BIRMINGHAM, Ala. – Three police officers at a reputed "crack house" to make an arrest were shot to death Thursday, and at least two people were in custody.
Gunfire erupted shortly after the officers arrived at the single-story dwelling converted into apartments in a low-income neighborhood, Birmingham (search) Police Chief Annetta Nunn said.
"This is something that seems unimaginable," Nunn said.
Four officers had gone to the house to arrest Nathaniel Lauell Woods, 27, on a misdemeanor domestic assault warrant, Nunn said. The fourth officer was not hurt.
Someone other than Woods apparently fired the fatal shots and was being questioned, Nunn said.
She said at least one more person also was being questioned but declined to elaborate.
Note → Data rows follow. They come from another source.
==> wip/nickel: inputs <==
==> flow/design.v <==
`timescale 1ns / 1ps
module ALU(output_data, zero, sourceA, sourceB, ALUSel);
parameter word_size = 32;
input [word_size-1:0] sourceA, sourceB;
input [2:0] ALUSel; 
output reg [word_size-1:0] output_data;
output zero;
always @(sourceA, sourceB, ALUSel) begin
	case (ALUSel)
		3'b000: output_data = sourceA + sourceB;
		3'b001: output_data = sourceA - sourceB;
		3'b010: output_data = ($signed(sourceA) < $signed(sourceB))? 1 : 0;
		3'b011: output_data = (sourceA >> sourceB);
		3'b100: output_data = (sourceA << sourceB);
		3'b101: output_data = sourceA | sourceB;
		4'b110: output_data = sourceA & sourceB;
		4'b111: output_data = sourceA ^ sourceB;
		default: output_data = 0;
	endcase
end
assign zero = (output_data == 0);
endmodule
`timescale 1ns / 1ps
module RegFile (rna,rnb,d,wn,we,clk,clrn,qa,qb);
	input 	[4:0]	rna,rnb,wn;
	input 	[31:0] 	d;
	input		we,clk,clrn;
	output 	[31:0] 	qa,qb;
	reg 	[31:0] 	register [0:31];  
	assign qa = (rna == 0)? 0 : register[rna];  
	assign qb = (rnb == 0)? 0 : register[rnb];  
	always @(posedge clk) begin
		if ((wn != 0) && (we == 1))  
			register[wn] <= d;
	end
endmodule
`timescale 1ns / 1ps
module holding_reg(output_data, input_data, write, clk, reset, resetData);
parameter word_size = 32;
input [word_size-1:0] input_data;
input [word_size-1:0] resetData;
input	write, clk, reset;
output [word_size-1:0] output_data;
reg [word_size-1:0] content;
assign output_data = content;
always @(posedge clk) begin
	if (reset) begin
		content <= resetData;
	end
	else if (write) begin
		content <= input_data;
	end
end
endmodule
`timescale 1ns / 1ps
module mux_1bit(output_data, input_data0, input_data1, select);
parameter word_size = 32;
input select;
input [word_size-1:0] input_data0, input_data1;
output reg [word_size-1:0] output_data;
always @(select or input_data0 or input_data1) begin
	case (select)
		0: output_data <= input_data0;
		1: output_data <= input_data1;
		default: output_data <= 0;
	endcase
end
endmodule
`timescale 1ns / 1ps
module mux_2bit(output_data, input_data0, input_data1, input_data2, input_data3, select);
parameter word_size = 32;
input [1:0] select;
input [word_size-1:0] input_data0, input_data1, input_data2, input_data3;
output reg [word_size-1:0] output_data;
always @(input_data0 or input_data1 or input_data2 or input_data3 or select) begin
	case (select)
		0: output_data <= input_data0;
		1: output_data <= input_data1;
		2: output_data <= input_data2;
		3: output_data <= input_data3;
		default: output_data <= 0;
	endcase
end
endmodule
`timescale 1ns / 1ps
module read_mux(output_data, input_data0, input_data1, input_data2, select);
parameter word_size = 5;
input [1:0] select;
input [word_size-1:0] input_data0, input_data1, input_data2;
output reg [word_size-1:0] output_data;
always @(select or input_data0 or input_data1 or input_data2) begin
	case (select)
		2'b00: output_data <= input_data0;
		2'b01: output_data <= input_data1;
		2'b10: output_data <= input_data2;
		default: output_data <= 0;
	endcase
end
endmodule
`timescale 1ns / 1ps
module sign_extend(input_data, output_data);
parameter word_size = 32;
parameter imm_size = 16;
input [imm_size-1:0] input_data;
output [word_size-1:0] output_data;
assign output_data = $signed(input_data);
endmodule
`timescale 1ns / 1ps
module zero_extend(input_data, output_data);
parameter word_size = 32;
parameter imm_size = 16;
input [imm_size-1:0] input_data;
output [word_size-1:0] output_data;
assign output_data = $unsigned(input_data);
endmodule
`timescale 1ns / 1ps
module sa_extend(input_data, output_data);
parameter word_size = 32;
parameter sa_size = 5;
input [sa_size-1:0] input_data;
output [word_size-1:0] output_data;
assign output_data = $unsigned(input_data);
endmodule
Earlier, Jefferson County (search) Sheriff Mike Hale said five people, including Woods, had been taken into custody.
Police were consulting with prosecutors on possible charges.
Neighbors including Herman Harris said the building where the shootings occurred has a reputation as a "crack house."
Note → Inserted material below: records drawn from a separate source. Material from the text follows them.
## flow/design.v

```verilog
module a_s(op_a, op_m, as, outp);
   parameter        NBITS = 6;
   input [NBITS:0]  op_a;
   input [NBITS:0]  op_m;
   input            as;
   output [NBITS:0] outp;
   reg [NBITS:0]    outp;
   always @(as or op_a or op_m)
   begin: adder_subt
      if (as == 1'b1)
         outp <= op_a + op_m;
      else
         outp <= op_a - op_m;
   end
endmodule
module div_nr_wsticky(A, B, Q, sticky);
   parameter             NBITS = 6;
   parameter             PBITS = 8;
   input [NBITS-1:0]     A;
   input [NBITS-1:0]     B;
   output [PBITS-1:0]    Q;
   output                sticky;
   parameter [NBITS-1:0] ZEROS = 0;
   reg [NBITS:0]         YY_in[0:PBITS];
   reg [PBITS-1:0]       QQ_in[0:PBITS];
   reg [NBITS:0]         m_cablesIn[0:PBITS];
   wire [NBITS:0]        m_cablesOut[0:PBITS];
   wire [PBITS:0]        a_or_s;
   wire [PBITS-1:0]      QQ;
   wire [NBITS-1:0]      YY;
   wire [NBITS-1:0]      XX;
   assign XX = A;
   assign YY = B;
   assign Q = QQ;
   assign a_or_s[0] = 1'b0;
   always @(*) m_cablesIn[0] <= {1'b0, XX};
   always @(*) YY_in[0] <= {1'b0, YY};
   generate
      begin : xhdl0
         genvar                I;
         for (I = 0; I <= PBITS - 1; I = I + 1)
         begin : divisor
            a_s #(NBITS) int_mod(.op_a(m_cablesIn[I]), .op_m(YY_in[I]), .as(a_or_s[I]), .outp(m_cablesOut[I]));
         end
      end
   endgenerate
   generate
      begin : xhdl1
         genvar                I;
         for (I = 0; I <= PBITS - 1; I = I + 1)
         begin : conex
            assign a_or_s[I + 1] = m_cablesOut[I][NBITS];
            always @(*) m_cablesIn[I + 1] <= {m_cablesOut[I][NBITS - 1:0], 1'b0};
            always @(*) YY_in[I + 1] <= YY_in[I];
            always @(*) QQ_in[I + 1][I] <= a_or_s[I + 1];
            if (I > 0)
            begin : rest
               always @(*) QQ_in[I + 1][I - 1:0] <= QQ_in[I][I - 1:0];
            end
         end
      end
   endgenerate
   generate
      begin : xhdl2
         genvar                I;
         for (I = 0; I <= PBITS - 1; I = I + 1)
         begin : quotient
            assign QQ[I] = (~QQ_in[PBITS][PBITS - 1 - I]);
         end
      end
   endgenerate
   assign sticky = (m_cablesOut[PBITS - 1] == ZEROS) ? 1'b0 : 
                   1'b1;
endmodule
module FP_div(FP_A, FP_B, clk, ce, FP_Z);
   parameter         K = 32;
   parameter         P = 24;
   parameter         E = 8;
   input [K-1:0]     FP_A;
   input [K-1:0]     FP_B;
   input             clk;
   input             ce;
   output [K-1:0]    FP_Z;
   reg [K-1:0]       FP_Z;
   parameter [K-1:0] ZEROS = 1'b0;
   parameter [K-1:0] ONES = 32'hffffffff;
   parameter [E-1:0] BIAS = {1'b0, ONES[E - 2:0]};
   parameter         PBITS = P + 3;
   reg [K-1:0]       A_int;
   reg [K-1:0]       B_int;
   reg [K-1:0]       FP_Z_int;
   wire [E-1:0]      exp_A;
   wire [E-1:0]      exp_B;
   wire [P-1:0]      frac_A;
   wire [P-1:0]      frac_B;
   wire              sign_A;
   wire              sign_B;
   wire              expA_FF;
   wire              expB_FF;
   wire              expA_Z;
   wire              expB_Z;
   wire              fracA_Z;
   wire              fracB_Z;
   wire [E:0]        exp_noBIAS;
   wire [E:0]        exp_Biased;
   wire [E:0]        exp_Biased_Norm;
   wire              isNaN_A;
   wire              isNaN_B;
   wire              isInf_A;
   wire              isInf_B;
   wire              isZero_A;
   wire              isZero_B;
   wire              isNaN;
   wire              isInf;
   wire              isZero;
   wire              sign;
   wire [PBITS-1:0]  frac_div;
   wire [PBITS-1:0]  frac_div_shifted;
   wire [PBITS-2:0]  fr_sh;
   wire [P-2:0]      frac_final;
   wire              underflow;
   wire              overflow;
   wire [E-1:0]      exp_final;
   wire              sticky_bit;
   wire              div_by_zero;
   always @(posedge clk)
      begin
         if (ce == 1'b1)
         begin
            A_int <= FP_A;
            B_int <= FP_B;
         end
      end
   assign sign_A = A_int[K - 1];
   assign sign_B = B_int[K - 1];
   assign exp_A = A_int[K - 2:K - E - 1];
   assign exp_B = B_int[K - 2:K - E - 1];
   assign frac_A = {1'b1, A_int[P - 2:0]};
   assign frac_B = {1'b1, B_int[P - 2:0]};
   assign expA_FF = (A_int[K - 2:K - E - 1] == ONES[K - 2:K - E - 1]) ? 1'b1 : 
                    1'b0;
   assign expB_FF = (B_int[K - 2:K - E - 1] == ONES[K - 2:K - E - 1]) ? 1'b1 : 
                    1'b0;
   assign expA_Z = (A_int[K - 2:K - E - 1] == ZEROS[K - 2:K - E - 1]) ? 1'b1 : 
                   1'b0;
   assign expB_Z = (B_int[K - 2:K - E - 1] == ZEROS[K - 2:K - E - 1]) ? 1'b1 : 
                   1'b0;
   assign fracA_Z = (A_int[P - 2:0] == ZEROS[P - 2:0]) ? 1'b1 : 
                    1'b0;
   assign fracB_Z = (B_int[P - 2:0] == ZEROS[P - 2:0]) ? 1'b1 : 
                    1'b0;
   assign isNaN_A = expA_FF & ((~fracA_Z));
   assign isNaN_B = expB_FF & ((~fracB_Z));
   assign isInf_A = expA_FF;
   assign isInf_B = expB_FF;
   assign isZero_A = expA_Z & fracA_Z;
   assign isZero_B = expB_Z & fracB_Z;
   assign div_by_zero = expB_Z;
   assign isNaN = isNaN_A | isNaN_B;
   assign isInf = isInf_A | isInf_B | div_by_zero;
   assign isZero = isZero_A & (~isZero_B);
   assign exp_noBIAS = ({1'b0, exp_A}) - ({1'b0, exp_B});
   assign exp_Biased = exp_noBIAS + ({1'b0, BIAS});
   assign sign = sign_A ^ sign_B;
   div_nr_wsticky #(P,PBITS) a_div(.A(frac_A), .B(frac_B), .Q(frac_div), .sticky(sticky_bit));
   assign frac_div_shifted = (frac_div[PBITS - 1] == 1'b0) ? {frac_div[PBITS - 2:0], 1'b0} : 
                             frac_div;
   assign exp_Biased_Norm = (frac_div[PBITS - 1] == 1'b0) ? exp_Biased - 1 : 
                            exp_Biased;
   assign exp_final = exp_Biased_Norm[E - 1:0];
   assign overflow = (((exp_Biased_Norm[E:E - 1] == 2'b10) | (exp_Biased_Norm[E:0] == {1'b0, ONES[E - 1:0]}))) ? 1'b1 : 
                     1'b0;
   assign underflow = (((exp_Biased_Norm[E:E - 1] == 2'b11) | (exp_Biased_Norm[E - 1:0] == ZEROS[E - 1:0]))) ? 1'b1 : 
                      1'b0;
   assign fr_sh = frac_div_shifted[PBITS - 2:0];
   assign frac_final = ((fr_sh[2] == 1'b1 & (sticky_bit == 1'b1 | fr_sh[0] == 1'b1 | fr_sh[1] == 1'b1))) ? fr_sh[PBITS - 2:PBITS - P] + 1 : 
                       (((sticky_bit == 1'b1) & (fr_sh[2:0] == 3'b100) & (fr_sh[3] == 1'b1))) ? fr_sh[PBITS - 2:PBITS - P] + 1 : 
                       fr_sh[PBITS - 2:PBITS - P];
   always @(sign or isNaN or isInf or isZero or exp_final or frac_final or underflow or overflow)
   begin: packing
      FP_Z_int[K - 1] <= sign;
      if (isNaN == 1'b1)
      begin
         FP_Z_int[K - 2:P - 1] <= ONES[E - 1:0];
         FP_Z_int[P - 2:0] <= {1'b1, ZEROS[P - 3:0]};
      end
      else if ((isInf == 1'b1) | (overflow == 1'b1))
      begin
         FP_Z_int[K - 2:P - 1] <= ONES[E - 1:0];
         FP_Z_int[P - 2:0] <= ZEROS[P - 2:0];
      end
      else if ((isZero == 1'b1) | (underflow == 1'b1))
      begin
         FP_Z_int[K - 2:P - 1] <= ZEROS[E - 1:0];
         FP_Z_int[P - 2:0] <= ZEROS[P - 2:0];
      end
      else
      begin
         FP_Z_int[K - 2:P - 1] <= exp_final;
         FP_Z_int[P - 2:0] <= frac_final;
      end
   end
   always @(posedge clk)
   begin: final_reg
      begin
         if (ce == 1'b1)
            FP_Z <= FP_Z_int;
      end
   end
endmodule
```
"They're all the time out back doing drugs," Harris said.
City spokesman Brett Oates identified the slain officers as Harley Chisholm III, 40; Charles Robert Bennett, 33; and Carlos Owens, 53, who had been on the force for 26 years. Chisholm was hired in 1998, and Bennett had been a Birmingham officer since 2001.
At least some shots appear to have been fired outside the house, in a neighborhood of modest, older homes.
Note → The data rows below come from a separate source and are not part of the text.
before:
==> flow/design.v (excerpt) <==
module ACTIVEPRO (
    input       RESET,
    input       SYS_CLOCK,                
    output reg  ACTIVE_DATA ,             
    output reg  ACTIVE_CLOCK,             
    input [511:0] ACTIVE_MESSAGE,         
    input [5:0] ACTIVE_CHANNEL,           
    input  ACTIVE_WR                      
    );
    reg [63:0][7:0] ACTIVE_MESSAGE_LATCHED; 
    reg [7:0] MESSAGE_LENGTH;
    reg [14:0] state;
    wire clockstate;
    wire [2:0] bitcount;
    wire [7:0] bytecount;
    assign clockstate = state[0];
    assign bitcount[2:0] = state[3:1];
    assign bytecount[7:0] = state[11:4];
    wire [7:0] FIRST_BYTE;
    assign FIRST_BYTE = 8'h7F;
    wire [7:0] SECOND_BYTE;
    assign SECOND_BYTE = (ACTIVE_CHANNEL & 8'h3F) | 8'h40;
    reg [7:0] clock_divider;
    reg [7:0] NEW_LENGTH;
    always @*
    begin
        NEW_LENGTH = 8'd66;
        for (int x = 63; x >= 1; x--)
            if (ACTIVE_MESSAGE[8*x +: 8] == 8'h0)
                NEW_LENGTH = x + 2;         
    end
    always @ (posedge SYS_CLOCK)
    begin
        if (RESET)
        begin
            state <= 0;
            ACTIVE_CLOCK <= 0;
            ACTIVE_DATA <= 0;
        end
        else
        begin
            if (state)
            begin
                state <= state + 1;
                if (clockstate == 1)    
                begin
                    ACTIVE_CLOCK <= 0;
                    if (bytecount == 0)
                        ACTIVE_DATA <= FIRST_BYTE[7-bitcount];
                    else if (bytecount == 1)
                        ACTIVE_DATA <= SECOND_BYTE[7-bitcount];
                    else
                        ACTIVE_DATA <= ACTIVE_MESSAGE_LATCHED[MESSAGE_LENGTH - bytecount - 1][7-bitcount];
                end
                else if (clockstate == 0)  ACTIVE_CLOCK <= 1;
                if (bytecount >= MESSAGE_LENGTH) state <= 0;
            end
            else         
            begin
  ...
==> flow/config.mk <==
export PLATFORM = sky130hd
export DESIGN_NAME = ACTIVEPRO
export DESIGN_NICKNAME = ACTIVEPRO
export VERILOG_FILES = /design/flow/design.v
export SDC_FILE = /design/flow/constraint.sdc
export NUM_CORES = 4
export LEC_CHECK = 0
export CAP_MARGIN = 20
export CORE_MARGIN = 2
export CORE_UTILIZATION = 60
export CTS_CLUSTER_SIZE = 61
export GPL_ROUTABILITY_DRIVEN = 1
export PLACE_DENSITY_LB_ADDON = 0.27
export SETUP_SLACK_MARGIN = 0.53
export SLEW_MARGIN = 40
export TNS_END_PERCENT = 25
==> flow/constraint.sdc <==
create_clock -name core_clock -period 7.07 [get_ports {SYS_CLOCK}]
set_input_delay 1.4140 -clock core_clock [delete_from_list [all_inputs] [get_ports {SYS_CLOCK}]]
set_output_delay 1.4140 -clock core_clock [all_outputs]
set_load 0.01 [all_outputs]
run.sh (not shown) runs the stock make flow with config.mk's settings and CLKGATE_MAP_FILE=.
Both conditions hold for before: the flow ran to the end and the final layout passed the timing, design-rule and antenna checks.
> inputs changed (before -> after)
Settings: TNS_END_PERCENT no longer set, was 25; CORE_UTILIZATION now 59, was 60; GPL_ROUTABILITY_DRIVEN no longer set, was 1; PLACE_DENSITY now 0.6, previously not set; SETUP_SLACK_MARGIN no longer set, was 0.53; PLACE_DENSITY_LB_ADDON no longer set, was 0.27; CTS_CLUSTER_SIZE no longer set, was 61; SLEW_MARGIN now 20, was 40; the clock period (ns, I/O delays scaled along) now 2.55, was 7.07.
Notes after the runs:
- Relative to before, wire length of the first global-routing pass increased by 11,000 um in after.
- before → after: setup slack now sits lower, final critical-path share of the clock period now sits higher, hold slack now sits lower, fraction of met2 tracks used by global routing now sits higher, routed wire length now sits higher.
- From before to after the numbers moved as follows: reported combinational group power up 270%; critical path depth up 1.
- Re non-filler instance count after layout: after is about 11% up on before.
- after: all stages done; final checks FAILED (setup timing).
One of two police cars hauled away from the scene appeared to have a window shot out, and there was glass on the street where the car had been parked.
After the shootings dozens of officers -- some wearing body armor and carrying shotguns and rifles -- swarmed around the house and went door-to-door in the neighborhood before the arrests were announced.
Police searched an empty lot next to the house for evidence. String they laid out to reconstruct the trajectory of the bullets indicated that at least one shot hit the Kingdom Hall of Jehovah's Witnesses building across a narrow street from the rear of the home.
The deaths marked the third time in just over a year that two or more police officers have been gunned down in Alabama.
Two police officers and a dispatcher were shot to death at the police station in Fayette on June 7, 2003. On Jan. 2, two Athens policemen were shot in an ambush after they were called to a home. A suspect has been charged with murder in each case, and each has pleaded innocent by reason of mental disease or defect.